Carineta fasciculata

caracteriza- se por apresentar a cabeça manchada de preto na região do vértice, pronoto com duas pequenas manchas pretas centrais e duas laterais, e uma mancha preta circular lateral; mesonoto com mancha preta central com aspecto de W, duas faixas pretas estreitas na margem lateral e cinco manchas pequenas pretas acima da elevação cruciforme. O corpo de coloração geral ocre, coberto de pêlos curtos e amarelos e porte pequeno em relação às demais espécies de cigarras associadas ao cafeeiro (comp. do corpo: 21 - 22 mm, fêmea e 19- 22 mm, macho; envergadura: 55 mm).

Nos primeiros relatos de ocorrência de cigarras em cafeeiros esta espécie era citada infestando esta cultura em várias regiões. Nos levantamentos realizados em vários municípios do Estado de São Paulo e de Minas Gerais alguns exemplares foram coletado s apenas em Laranjal Paulista, SP, em 1984. Entretanto, mais recentemente, recebemos exemplares de cigarras coletados em cafezais de três localidades diferentes. A identificação foi baseada em caracteres morfológicos externos e genitália masculina.

Constatou- se a ocorrência de C. fasciculata em Caratinga, MG (Teixeira, R.A.F., col. I. 1994), Taguaí, SP (Bergamo, J. R., col. XI. 1990) e Carlópolis, PR (Moreira, A., col. XI. 1991) .

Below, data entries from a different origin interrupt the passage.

$ cat src/rtl/fpu_issue_ctrl.sv
// fpu_issue_ctrl
//   Runs one FPU operation per request through the single shared FPU input
//   mux. Operand A and then operand B are fetched by driving the mux select
//   and data inputs one after the other. The operation goes to the FPU core
//   with a valid/ready handshake. The controller then waits for the done
//   pulse and returns the result with a valid/ready handshake.
//
// Ports
//   clk, rst_n            clock (rising edge), asynchronous active-low reset
//   req_*                 request channel: opcode, unary flag, operand source
//                         codes, general-register and XMM data for A and B
//   mux_src/_rs_data/_xs_data  drive the shared input mux; mux_data is its
//                         combinational output
//   fpu_valid/ready/op/a/b     issue channel to the Q15 FPU core
//   fpu_done/fpu_result   one-cycle completion pulse and result from the core
//   resp_valid/ready/data/err  response channel; err flags an illegal source
//                         code or a completion timeout
module fpu_issue_ctrl #(
  parameter int WAIT_TIMEOUT = 255,
  parameter int OP_W         = 4
) (
  input  logic            clk,
  input  logic            rst_n,
  input  logic            req_valid,
  output logic            req_ready,
  input  logic [OP_W-1:0] req_op,
  input  logic            req_unary,
  input  logic [2:0]      req_a_src,
  input  logic [2:0]      req_b_src,
  input  logic [31:0]     req_rs1,
  input  logic [31:0]     req_rs2,
  input  logic [63:0]     req_xs1,
  input  logic [63:0]     req_xs2,
  output logic [2:0]      mux_src,
  output logic [31:0]     mux_rs_data,
  output logic [63:0]     mux_xs_data,
  input  logic [63:0]     mux_data,
  output logic            fpu_valid,
  input  logic            fpu_ready,
  output logic [OP_W-1:0] fpu_op,
  output logic [63:0]     fpu_a,
  output logic [63:0]     fpu_b,
  input  logic            fpu_done,
  input  logic [63:0]     fpu_result,
  output logic            resp_valid,
  input  logic            resp_ready,
  output logic [63:0]     resp_data,
  output logic            resp_err
);

  localparam int         CNT_W   = $clog2(WAIT_TIMEOUT + 1);
  localparam logic [2:0] SRC_MAX = 3'b101;

  typedef enum logic [2:0] {
    S_IDLE,
    S_SEL_A,
    S_SEL_B,
    S_ISSUE,
    S_WAIT,
    S_RESP
  } state_t;

  state_t state;

  // Request fields still needed after the accept cycle. The A-side fields go
  // straight into the mux output registers on accept, so only B is held here.
  logic [OP_W-1:0] op_q;
  logic            unary_q;
  logic [2:0]      b_src_q;
  logic [31:0]     rs2_q;
  logic [63:0]     xs2_q;

  logic [CNT_W-1:0] wait_cnt;
  logic [CNT_W-1:0] wait_cnt_nxt;
  logic             timeout_hit;
  logic             req_fire;
  logic             req_illegal;

  // The counter holds at all-ones so that it never wraps back below the limit.
  function automatic logic [CNT_W-1:0] sat_inc(input logic [CNT_W-1:0] v);
    if (v == {CNT_W{1'b1}}) begin
      return v;
    end
    return v + CNT_W'(1);
  endfunction

  assign req_fire     = req_valid && req_ready;
  // The B source code does not matter for unary ops, because B is forced to 0.
  assign req_illegal  = (req_a_src > SRC_MAX) || (!req_unary && (req_b_src > SRC_MAX));
  assign wait_cnt_nxt = sat_inc(wait_cnt);
  assign timeout_hit  = (wait_cnt_nxt == CNT_W'(WAIT_TIMEOUT));

  // All outputs are registered. The mux drive is loaded one cycle ahead, so it
  // is already valid during SEL_A and SEL_B, and mux_data is captured at the
  // end of each of those cycles.
  always_ff @(posedge clk or negedge rst_n) begin
    if (!rst_n) begin
      state       <= S_IDLE;
      req_ready   <= 1'b1;
      op_q        <= '0;
      unary_q     <= 1'b0;
      b_src_q     <= '0;
      rs2_q       <= '0;
      xs2_q       <= '0;
      wait_cnt    <= '0;
      mux_src     <= '0;
      mux_rs_data <= '0;
      mux_xs_data <= '0;
      fpu_valid   <= 1'b0;
      fpu_op      <= '0;
      fpu_a       <= '0;
      fpu_b       <= '0;
      resp_valid  <= 1'b0;
      resp_data   <= '0;
      resp_err    <= 1'b0;
    end else begin
      case (state)
        S_IDLE: begin
          if (req_fire) begin
            op_q      <= req_op;
            unary_q   <= req_unary;
            b_src_q   <= req_b_src;
            rs2_q     <= req_rs2;
            xs2_q     <= req_xs2;
            req_ready <= 1'b0;
            if (req_illegal) begin
              resp_valid <= 1'b1;
              resp_err   <= 1'b1;
              resp_data  <= '0;
              state      <= S_RESP;
            end else begin
              mux_src     <= req_a_src;
              mux_rs_data <= req_rs1;
              mux_xs_data <= req_xs1;
              state       <= S_SEL_A;
            end
          end
        end

        S_SEL_A: begin
          fpu_a <= mux_data;
          if (unary_q) begin
            fpu_b       <= '0;
            mux_src     <= '0;
            mux_rs_data <= '0;
            mux_xs_data <= '0;
            fpu_op      <= op_q;
            fpu_valid   <= 1'b1;
            state       <= S_ISSUE;
          end else begin
            mux_src     <= b_src_q;
            mux_rs_data <= rs2_q;
            mux_xs_data <= xs2_q;
            state       <= S_SEL_B;
          end
        end

        S_SEL_B: begin
          fpu_b       <= mux_data;
          mux_src     <= '0;
          mux_rs_data <= '0;
          mux_xs_data <= '0;
          fpu_op      <= op_q;
          fpu_valid   <= 1'b1;
          state       <= S_ISSUE;
        end

        S_ISSUE: begin
          // Operands and opcode are only loaded on entry to ISSUE, so they stay
          // stable for as long as the FPU holds off ready.
          if (fpu_ready) begin
            fpu_valid <= 1'b0;
            wait_cnt  <= '0;
            state     <= S_WAIT;
          end
        end

        S_WAIT: begin
          // A completion beats a timeout that falls in the same cycle.
          if (fpu_done) begin
            resp_data  <= fpu_result;
            resp_err   <= 1'b0;
            resp_valid <= 1'b1;
            state      <= S_RESP;
          end else begin
            wait_cnt <= wait_cnt_nxt;
            if (timeout_hit) begin
              resp_data  <= '0;
              resp_err   <= 1'b1;
              resp_valid <= 1'b1;
              state      <= S_RESP;
            end
          end
        end

        S_RESP: begin
          if (resp_ready) begin
            resp_valid <= 1'b0;
            req_ready  <= 1'b1;
            state      <= S_IDLE;
          end
        end

        default: begin
          state      <= S_IDLE;
          req_ready  <= 1'b1;
          fpu_valid  <= 1'b0;
          resp_valid <= 1'b0;
        end
      endcase
    end
  end

endmodule

$ cat config.mk
export PLATFORM = sky130hd
export DESIGN_NAME = fpu_issue_ctrl
export DESIGN_NICKNAME = d
export VERILOG_FILES = /design/src/rtl/fpu_issue_ctrl.sv
export SDC_FILE = /design/constraint.sdc
export NUM_CORES = 1
export LEC_CHECK = 0
export ABC_AREA = 0
export CELL_PAD_IN_SITES_DETAIL_PLACEMENT = 0
export CELL_PAD_IN_SITES_GLOBAL_PLACEMENT = 2
export CORE_UTILIZATION = 25
export DETAILED_ROUTE_END_ITERATION = 7
export GPL_ROUTABILITY_DRIVEN = 0
export HOLD_SLACK_MARGIN = 0.05
export PLACE_DENSITY_LB_ADDON = 0.1
export SLEW_MARGIN = 20
export SYNTH_ARGS = -nofsm -noshare
export SYNTH_HDL_FRONTEND = slang
export SYNTH_SLANG_ARGS = --single-unit
$ cat constraint.sdc
create_clock -name clk -period 2.3 [get_ports clk]
set_input_delay 0.46 -clock clk [delete_from_list [all_inputs] [get_ports clk]]
set_output_delay 0.46 -clock clk [all_outputs]
set_load 0.03 [all_outputs]
<file path="src/rtl/pd_pkg.sv">
// Shared definitions for the pattern generator and the pattern detector.
package pd_pkg;

    typedef logic [1:0] pg_state_t;

    localparam pg_state_t S_IDLE = 2'd0;
    localparam pg_state_t S_PAT  = 2'd1;
    localparam pg_state_t S_GAP  = 2'd2;
    localparam pg_state_t S_DONE = 2'd3;

    localparam logic B = 1'b0;
    localparam logic C = 1'b1;

    localparam int PAT_LEN = 5;
    localparam logic [PAT_LEN-1:0] PAT_DEFAULT = 5'b00101;

endpackage

</file>
<file path="src/rtl/pg_lfsr.sv">
// 8-bit Fibonacci LFSR (taps 8,6,5,4) supplying pseudo-random filler bits.
module pg_lfsr #(
    parameter logic [7:0] SEED = 8'hA5
) (
    input  logic clk,
    input  logic rst,
    input  logic en_i,
    output logic bit_o
);

    logic [7:0] lfsr_q;
    logic [7:0] lfsr_d;
    logic       fb;

    assign fb     = lfsr_q[7] ^ lfsr_q[5] ^ lfsr_q[4] ^ lfsr_q[3];
    assign lfsr_d = en_i ? {lfsr_q[6:0], fb} : lfsr_q;
    assign bit_o  = lfsr_q[7];

    always_ff @(posedge clk or posedge rst) begin
        if (rst) lfsr_q <= SEED;
        else     lfsr_q <= lfsr_d;
    end

endmodule

</file>
<file path="src/rtl/pattern_gen.sv">
// Serial burst pattern transmitter; PG_LFSR_FILL_EN selects LFSR filler bits
// (with a 0,0 guard) instead of constant C filler.
module pattern_gen
    import pd_pkg::*;
#(
    parameter logic [PAT_LEN-1:0] PATTERN = PAT_DEFAULT
`ifdef PG_LFSR_FILL_EN
    ,
    parameter logic [7:0] LFSR_SEED = 8'hA5
`endif
) (
    input  logic       clk,
    input  logic       rst,
    input  logic       start,
    input  logic [7:0] burst_len,
    input  logic [3:0] gap,
    output logic       valid,
    output logic       dout,
    output logic       busy,
    output logic       done,
    output logic [7:0] pat_count
);

    pg_state_t  state_q, state_d;
    logic [2:0] idx_q, idx_d;
    logic [3:0] gcnt_q, gcnt_d;
    logic [7:0] len_q, len_d;
    logic [3:0] gap_q, gap_d;
    logic [7:0] cnt_q, cnt_d;
    logic       valid_q, valid_d;
    logic       dout_q, dout_d;
    logic       busy_q, busy_d;
    logic       done_q, done_d;
    logic       fill_bit;

`ifdef PG_LFSR_FILL_EN
    logic [1:0] hist_q, hist_d;
    logic       lfsr_bit;

    pg_lfsr #(
        .SEED(LFSR_SEED)
    ) u_lfsr (
        .clk  (clk),
        .rst  (rst),
        .en_i (state_q == S_GAP),
        .bit_o(lfsr_bit)
    );

    // A 1 after two 0s would form a spurious 0,0,1 prefix inside the gap
    assign fill_bit = (hist_q == 2'b00) ? B : lfsr_bit;
    assign hist_d   = valid_d ? {hist_q[0], dout_d} : hist_q;

    always_ff @(posedge clk or posedge rst) begin
        if (rst) hist_q <= 2'b11;
        else     hist_q <= hist_d;
    end
`else
    assign fill_bit = C;
`endif

    always_comb begin
        state_d = state_q;
        idx_d   = idx_q;
        gcnt_d  = gcnt_q;
        len_d   = len_q;
        gap_d   = gap_q;
        cnt_d   = cnt_q;
        valid_d = 1'b0;
        dout_d  = 1'b0;
        busy_d  = (state_q != S_IDLE);
        done_d  = 1'b0;
        unique case (state_q)
            S_IDLE: begin
                // The cycle showing done is still IDLE but must not accept
                if (start && !done_q) begin
                    len_d   = burst_len;
                    gap_d   = gap;
                    cnt_d   = 8'd0;
                    idx_d   = 3'd0;
                    state_d = (burst_len == 8'd0) ? S_DONE : S_PAT;
                end
            end
            S_PAT: begin
                valid_d = 1'b1;
                dout_d  = PATTERN[3'(PAT_LEN - 1) - idx_q];
                if (idx_q == 3'(PAT_LEN - 1)) begin
                    cnt_d  = cnt_q + 8'd1;
                    idx_d  = 3'd0;
                    gcnt_d = 4'd0;
                    if (cnt_q + 8'd1 == len_q) state_d = S_DONE;
                    else if (gap_q != 4'd0)    state_d = S_GAP;
                    else                       state_d = S_PAT;
                end else begin
                    idx_d = idx_q + 3'd1;
                end
            end
            S_GAP: begin
                valid_d = 1'b1;
                dout_d  = fill_bit;
                if (gcnt_q == gap_q - 4'd1) begin
                    idx_d   = 3'd0;
                    state_d = S_PAT;
                end else begin
                    gcnt_d = gcnt_q + 4'd1;
                end
            end
            S_DONE: begin
                done_d  = 1'b1;
                state_d = S_IDLE;
            end
        endcase
    end

    always_ff @(posedge clk or posedge rst) begin
        if (rst) begin
            state_q <= S_IDLE;
            idx_q   <= 3'd0;
            gcnt_q  <= 4'd0;
            len_q   <= 8'd0;
            gap_q   <= 4'd0;
            cnt_q   <= 8'd0;
            valid_q <= 1'b0;
            dout_q  <= 1'b0;
            busy_q  <= 1'b0;
            done_q  <= 1'b0;
        end else begin
            state_q <= state_d;
            idx_q   <= idx_d;
            gcnt_q  <= gcnt_d;
            len_q   <= len_d;
            gap_q   <= gap_d;
            cnt_q   <= cnt_d;
            valid_q <= valid_d;
            dout_q  <= dout_d;
            busy_q  <= busy_d;
            done_q  <= done_d;
        end
    end

    assign valid     = valid_q;
    assign dout      = dout_q;
    assign busy      = busy_q;
    assign done      = done_q;
    assign pat_count = cnt_q;

endmodule

</file>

Trata-se da primeira referência de C. fasciculata em cafezais de Minas Gerais e Paraná. Para o Estado de São Paulo, Taguaí, trata-se de novo registro. Anteriormente, esta espécie era assinalada, além do Estado de São Paulo, em Paraíba e Rio de Janeiro (não em cafezais). Além do Brasil, esta espécie ocorre na Argentina, Bolívia e Paraguai. Portanto, estes novos registros evidenciam que os estudos de levantamento, bem como a distribuição geográfica, ainda são incipientes para as cigarras no Brasil.